[config.mk]
export PLATFORM = sky130hd
export DESIGN_NAME = mso_stop_ctrl
export DESIGN_NICKNAME = d
export VERILOG_FILES = /design/src/logic/mso_pkg.sv /design/src/logic/mso_stop_ctrl.sv /design/src/logic/mso_dout.sv
export SDC_FILE = /design/constraint.sdc
export NUM_CORES = 1
export LEC_CHECK = 0
export BUFFER_PORTS_ARGS = -buffer_cell sky130_fd_sc_hd__buf_2
export CAP_MARGIN = 20
export CORE_MARGIN = 2
export CORE_UTILIZATION = 58
export DETAILED_ROUTE_END_ITERATION = 8
export GPL_TIMING_DRIVEN = 0
export PLACE_DENSITY_LB_ADDON = 0.25
export RECOVER_POWER = 100
export SLEW_MARGIN = 20
export SYNTH_ARGS = -nofsm -noshare
export SYNTH_HDL_FRONTEND = slang
export SYNTH_HIERARCHICAL = 1
export SYNTH_SLANG_ARGS = --single-unit
[constraint.sdc]
create_clock -name mclk -period 3.9 [get_ports mclk]
set_input_delay 0.78 -clock mclk [delete_from_list [all_inputs] [get_ports mclk]]
set_output_delay 0.78 -clock mclk [all_outputs]
set_load 0.01 [all_outputs]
##########
Work instruction>
Once you have read the entries, repeat them all exactly.

Exercise result>
[config.mk]
export PLATFORM = sky130hd
export DESIGN_NAME = mso_stop_ctrl
export DESIGN_NICKNAME = d
export VERILOG_FILES = /design/src/logic/mso_pkg.sv /design/src/logic/mso_stop_ctrl.sv /design/src/logic/mso_dout.sv
export SDC_FILE = /design/constraint.sdc
export NUM_CORES = 1
export LEC_CHECK = 0
export BUFFER_PORTS_ARGS = -buffer_cell sky130_fd_sc_hd__buf_2
export CAP_MARGIN = 20
export CORE_MARGIN = 2
export CORE_UTILIZATION = 58
export DETAILED_ROUTE_END_ITERATION = 8
export GPL_TIMING_DRIVEN = 0
export PLACE_DENSITY_LB_ADDON = 0.25
export RECOVER_POWER = 100
export SLEW_MARGIN = 20
export SYNTH_ARGS = -nofsm -noshare
export SYNTH_HDL_FRONTEND = slang
export SYNTH_HIERARCHICAL = 1
export SYNTH_SLANG_ARGS = --single-unit
[constraint.sdc]
create_clock -name mclk -period 3.9 [get_ports mclk]
set_input_delay 0.78 -clock mclk [delete_from_list [all_inputs] [get_ports mclk]]
set_output_delay 0.78 -clock mclk [all_outputs]
set_load 0.01 [all_outputs]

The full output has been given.